Years ago, IIRC around 1982, while on the Fire Dept, I made a run where a man was killed on a JD4020 that flipped backwards. He was trying to pull a stuck combine out of the mud. All the "rigging" was still in place. He had a piece of cable between the fixed drawbar and the steering axle of the combine. It was roughly 25' long. There was one witness. He was in the cab of the combine. He told us the tractor started pulling, then the combine quit moving after a couple feet, then he looked out the rear window just in time to see the hood of the tractor come up and over. It was a 4020 PowerShift, narrow front, no front weights, but quite a few rear wheel weights..... There was nothing to indicate the operator was jerking on the combine, which was verified by the man in the combine.

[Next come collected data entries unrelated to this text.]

$ cat src/rtl/dac_stream_if.sv
// Multi-channel parallel DAC interface: valid/ready sample FIFO, programmable update divider,
// DAC clock/write generation and optional two's-complement to offset-binary conversion.
// Build option: DAC_IF_UNDERRUN_MIDSCALE_EN drives midscale on an underrun tick instead of holding.
module dac_stream_if #(
   parameter int DATA_W     = 14,
   parameter int CH         = 2,
   parameter int FIFO_DEPTH = 8,
   parameter int CLK_DIV    = 2
) (
   input  logic                         clk,
   input  logic                         rst,
   input  logic                         en,
   input  logic                         s_valid,
   output logic                         s_ready,
   input  logic [CH*DATA_W-1:0]         s_data,
   input  logic                         s_fmt_twos,
   input  logic                         clr_underrun,
   output logic                         O_dac_clk,
   output logic                         O_dac_wrt,
   output logic [CH*DATA_W-1:0]         O_dac_data,
   output logic [$clog2(FIFO_DEPTH):0]  fifo_level,
   output logic                         underrun
);
   localparam int W     = CH * DATA_W;
   localparam int PTR_W = $clog2(FIFO_DEPTH);
   localparam int LVL_W = PTR_W + 1;
   localparam int DIV_W = $clog2(CLK_DIV);
   localparam logic [DIV_W-1:0]  DIV_LAST = DIV_W'(CLK_DIV - 1);
   localparam logic [DIV_W-1:0]  DIV_HALF = DIV_W'(CLK_DIV / 2);
   localparam logic [LVL_W-1:0]  LVL_FULL = LVL_W'(FIFO_DEPTH);
   localparam logic [DATA_W-1:0] MID      = {1'b1, {(DATA_W-1){1'b0}}};

   logic [DIV_W-1:0] div_cnt_q, div_cnt_d;
   logic             dac_clk_q, dac_clk_d;
   logic [W-1:0]     data_q, data_d;
   logic [PTR_W-1:0] wr_ptr_q, wr_ptr_d, rd_ptr_q, rd_ptr_d;
   logic [LVL_W-1:0] level_q, level_d;
   logic             und_q, und_d;
   logic             init_q, init_d;
   logic [W-1:0]     mem_q [FIFO_DEPTH];
   logic [W-1:0]     head, conv;
   logic             full, empty, push, pop, tick, und_set;

   assign full    = (level_q == LVL_FULL);
   assign empty   = (level_q == '0);
   assign s_ready = init_q && !full;
   assign push    = s_valid && s_ready;
   assign tick    = en && (div_cnt_q == DIV_LAST);
   // Emptiness is judged on the registered level, so a same-cycle push cannot satisfy a tick.
   assign pop     = tick && !empty;
   assign und_set = tick && empty;
   assign head    = mem_q[rd_ptr_q];

   for (genvar k = 0; k < CH; k++) begin : g_ch
      assign conv[k*DATA_W +: DATA_W] = {head[k*DATA_W+DATA_W-1] ^ s_fmt_twos,
                                         head[k*DATA_W +: DATA_W-1]};
   end

   always_comb begin
      div_cnt_d = div_cnt_q;
      if (en) div_cnt_d = tick ? '0 : div_cnt_q + DIV_W'(1);
      // DAC clock rises mid-period so data (changing at wrap) has half a period of setup and hold.
      dac_clk_d = (div_cnt_d >= DIV_HALF);
   end

   always_comb begin
      wr_ptr_d = push ? wr_ptr_q + PTR_W'(1) : wr_ptr_q;
      rd_ptr_d = pop  ? rd_ptr_q + PTR_W'(1) : rd_ptr_q;
      level_d  = level_q;
      case ({push, pop})
         2'b10:   level_d = level_q + LVL_W'(1);
         2'b01:   level_d = level_q - LVL_W'(1);
         default: level_d = level_q;
      endcase
      und_d  = und_set ? 1'b1 : (clr_underrun ? 1'b0 : und_q);
      init_d = 1'b1;
   end

   always_comb begin
      data_d = data_q;
      if (pop) data_d = conv;
`ifdef DAC_IF_UNDERRUN_MIDSCALE_EN
      else if (und_set) data_d = {CH{MID}};
`endif
   end

   always_ff @(posedge clk or posedge rst) begin
      if (rst) begin
         div_cnt_q <= '0;
         dac_clk_q <= 1'b0;
         data_q    <= {CH{MID}};
         wr_ptr_q  <= '0;
         rd_ptr_q  <= '0;
         level_q   <= '0;
         und_q     <= 1'b0;
         init_q    <= 1'b0;
      end else begin
         div_cnt_q <= div_cnt_d;
         dac_clk_q <= dac_clk_d;
         data_q    <= data_d;
         wr_ptr_q  <= wr_ptr_d;
         rd_ptr_q  <= rd_ptr_d;
         level_q   <= level_d;
         und_q     <= und_d;
         init_q    <= init_d;
      end
   end

   always_ff @(posedge clk) begin
      if (push) mem_q[wr_ptr_q] <= s_data;
   end

   assign O_dac_clk  = dac_clk_q;
   assign O_dac_wrt  = dac_clk_q;
   assign O_dac_data = data_q;
   assign fifo_level = level_q;
   assign underrun   = und_q;
endmodule
### config.mk
export PLATFORM = sky130hd
export DESIGN_NAME = llc_set_table
export DESIGN_NICKNAME = d
export VERILOG_FILES = /design/src/rtl/llc_set_table.sv
export SDC_FILE = /design/constraint.sdc
export NUM_CORES = 1
export LEC_CHECK = 0
export CAP_MARGIN = 10
export CORE_ASPECT_RATIO = 0.9
export CORE_UTILIZATION = 63
export CTS_CLUSTER_SIZE = 40
export DETAILED_ROUTE_END_ITERATION = 12
export GPL_ROUTABILITY_DRIVEN = 0
export PLACE_DENSITY = 0.86
export REMOVE_ABC_BUFFERS = 1
export SYNTH_ARGS = -nofsm -noshare
export SYNTH_HDL_FRONTEND = slang
export SYNTH_SLANG_ARGS = --single-unit
### constraint.sdc
create_clock -name clk -period 5.94 [get_ports clk]
set_clock_uncertainty 0.1 [all_clocks]
set_input_delay 0.891 -clock clk [delete_from_list [all_inputs] [get_ports clk]]
set_output_delay 0.891 -clock clk [all_outputs]
set_load 0.02 [all_outputs]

The tractor was found in 2nd gear, but due to the nature of the rollover, could have possibly been in another gear at the time of the accident, shifter being moved as tractor hit the ground, OR while rescue techs worked to free the man. It was the first rescue run I made where there was a fatality, so it sticks in my mind to this day.

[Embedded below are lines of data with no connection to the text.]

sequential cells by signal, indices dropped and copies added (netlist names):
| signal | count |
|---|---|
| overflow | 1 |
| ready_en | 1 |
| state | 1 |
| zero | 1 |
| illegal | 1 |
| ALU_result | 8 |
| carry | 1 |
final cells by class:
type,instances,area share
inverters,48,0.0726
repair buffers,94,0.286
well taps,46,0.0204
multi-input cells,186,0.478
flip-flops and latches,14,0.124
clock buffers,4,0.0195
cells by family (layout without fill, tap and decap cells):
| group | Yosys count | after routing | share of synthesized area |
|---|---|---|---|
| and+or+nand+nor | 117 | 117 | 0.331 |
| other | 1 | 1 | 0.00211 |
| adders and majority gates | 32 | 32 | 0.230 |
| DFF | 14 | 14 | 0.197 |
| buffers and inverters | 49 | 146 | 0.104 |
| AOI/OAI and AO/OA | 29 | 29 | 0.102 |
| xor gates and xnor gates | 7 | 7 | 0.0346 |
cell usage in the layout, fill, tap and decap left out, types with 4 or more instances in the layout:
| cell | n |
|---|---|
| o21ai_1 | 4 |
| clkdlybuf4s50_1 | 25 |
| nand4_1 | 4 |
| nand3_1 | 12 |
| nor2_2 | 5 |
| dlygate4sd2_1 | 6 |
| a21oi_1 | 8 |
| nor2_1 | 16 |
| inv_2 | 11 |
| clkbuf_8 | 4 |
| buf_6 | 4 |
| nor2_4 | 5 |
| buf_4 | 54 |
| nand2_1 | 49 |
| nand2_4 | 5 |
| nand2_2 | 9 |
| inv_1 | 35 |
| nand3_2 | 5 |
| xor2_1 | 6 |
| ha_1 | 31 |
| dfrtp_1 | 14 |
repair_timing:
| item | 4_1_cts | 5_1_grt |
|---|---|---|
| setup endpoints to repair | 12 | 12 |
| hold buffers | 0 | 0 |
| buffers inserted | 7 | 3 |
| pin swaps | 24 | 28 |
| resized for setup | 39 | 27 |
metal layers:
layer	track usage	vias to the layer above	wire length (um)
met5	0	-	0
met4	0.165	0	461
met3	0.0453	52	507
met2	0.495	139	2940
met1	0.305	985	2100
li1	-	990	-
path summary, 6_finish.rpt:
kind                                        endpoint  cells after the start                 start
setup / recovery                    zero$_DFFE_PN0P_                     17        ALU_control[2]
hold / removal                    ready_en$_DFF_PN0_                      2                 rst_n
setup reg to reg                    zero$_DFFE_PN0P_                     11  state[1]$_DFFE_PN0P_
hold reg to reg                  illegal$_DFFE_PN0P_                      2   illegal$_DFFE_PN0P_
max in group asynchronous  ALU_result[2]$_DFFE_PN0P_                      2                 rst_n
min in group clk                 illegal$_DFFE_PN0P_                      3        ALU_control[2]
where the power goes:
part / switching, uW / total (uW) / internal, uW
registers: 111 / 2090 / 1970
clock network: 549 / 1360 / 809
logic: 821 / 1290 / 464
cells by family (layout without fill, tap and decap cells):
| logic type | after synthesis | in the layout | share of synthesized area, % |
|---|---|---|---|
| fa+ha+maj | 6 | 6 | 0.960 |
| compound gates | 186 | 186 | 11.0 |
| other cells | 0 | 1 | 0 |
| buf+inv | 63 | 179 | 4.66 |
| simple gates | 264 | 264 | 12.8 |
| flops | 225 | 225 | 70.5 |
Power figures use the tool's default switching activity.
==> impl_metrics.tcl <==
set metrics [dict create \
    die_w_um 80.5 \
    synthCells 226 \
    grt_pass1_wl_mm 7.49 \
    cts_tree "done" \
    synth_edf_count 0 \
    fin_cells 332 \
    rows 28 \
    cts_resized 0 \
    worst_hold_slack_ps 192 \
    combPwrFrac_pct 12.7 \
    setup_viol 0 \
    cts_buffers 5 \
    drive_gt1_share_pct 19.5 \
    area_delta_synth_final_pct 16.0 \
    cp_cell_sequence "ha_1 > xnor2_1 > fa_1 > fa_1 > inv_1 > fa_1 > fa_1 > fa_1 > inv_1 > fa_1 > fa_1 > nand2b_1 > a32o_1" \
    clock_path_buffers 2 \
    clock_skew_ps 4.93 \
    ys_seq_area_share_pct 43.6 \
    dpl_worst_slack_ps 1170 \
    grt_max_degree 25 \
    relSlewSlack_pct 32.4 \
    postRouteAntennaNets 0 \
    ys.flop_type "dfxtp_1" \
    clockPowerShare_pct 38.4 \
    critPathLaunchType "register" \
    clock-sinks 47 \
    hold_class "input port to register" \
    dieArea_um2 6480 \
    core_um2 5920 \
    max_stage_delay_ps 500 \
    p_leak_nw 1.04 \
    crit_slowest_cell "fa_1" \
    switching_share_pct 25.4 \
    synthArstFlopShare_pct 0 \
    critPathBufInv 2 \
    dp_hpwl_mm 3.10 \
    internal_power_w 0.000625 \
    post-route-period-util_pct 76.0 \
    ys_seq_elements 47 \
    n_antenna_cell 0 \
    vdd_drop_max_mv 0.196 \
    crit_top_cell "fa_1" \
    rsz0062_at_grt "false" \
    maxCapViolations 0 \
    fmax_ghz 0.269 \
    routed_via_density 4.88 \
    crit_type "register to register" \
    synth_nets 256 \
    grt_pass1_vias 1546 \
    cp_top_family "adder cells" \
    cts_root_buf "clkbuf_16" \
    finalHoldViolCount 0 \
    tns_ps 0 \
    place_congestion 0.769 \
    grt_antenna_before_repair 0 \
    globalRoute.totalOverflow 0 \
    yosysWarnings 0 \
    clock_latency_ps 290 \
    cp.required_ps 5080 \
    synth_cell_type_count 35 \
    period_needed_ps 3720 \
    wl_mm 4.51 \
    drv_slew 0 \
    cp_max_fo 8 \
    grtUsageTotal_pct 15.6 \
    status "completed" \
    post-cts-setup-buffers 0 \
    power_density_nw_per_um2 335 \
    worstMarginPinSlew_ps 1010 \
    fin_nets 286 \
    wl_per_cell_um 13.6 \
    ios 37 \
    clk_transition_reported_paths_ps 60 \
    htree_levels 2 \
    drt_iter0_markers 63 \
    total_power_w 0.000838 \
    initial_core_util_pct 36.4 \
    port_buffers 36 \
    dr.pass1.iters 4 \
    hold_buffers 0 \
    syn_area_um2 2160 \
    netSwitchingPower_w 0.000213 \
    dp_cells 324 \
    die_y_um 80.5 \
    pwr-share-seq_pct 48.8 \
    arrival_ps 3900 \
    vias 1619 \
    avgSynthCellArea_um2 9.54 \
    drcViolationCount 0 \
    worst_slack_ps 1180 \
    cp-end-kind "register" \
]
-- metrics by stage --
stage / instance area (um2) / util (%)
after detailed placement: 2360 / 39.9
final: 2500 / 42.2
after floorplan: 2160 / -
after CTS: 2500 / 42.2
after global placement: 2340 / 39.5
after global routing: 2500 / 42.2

The state medical examiner and the Fire Marshal released their statements a few days after the fact. They had a couple engineers specializing in accident reconstruction to look over the findings. Their comments were included. They said so long as the hitch point on the tractor was above the traction point (tires to ground) there was a possibility of rear rollover. Seeing a dead man pinned under the fender of a tractor every time you close your eyes for a few days cements that finding, let me tell ya.
It CAN HAPPEN (and DOES happen, however rare....) in spite of all the theories stating how impossible this is.
While in my freshman year of college, I was on a debating team. I read (with great interest) a transcript of a debate where a woman argued that the earth was flat. It was VERY convincing. (VERY....) She made her points so convincingly, her opponent finally had no response. So even armed with the unquestionable knowledge that the earth ISN'T flat, a good theory and a better debater can make a case against "facts". I see a LOT of that here in this thread, albeit not quite as convincing...... with the knowledge that back-flipping a tractor (while pulling from a low point) IS possible and has happened. Granted....ALL the stars must align properly, and slow operator response is probably a major contributing factor.....Still, no theories to the contrary will be good enough to win this debate.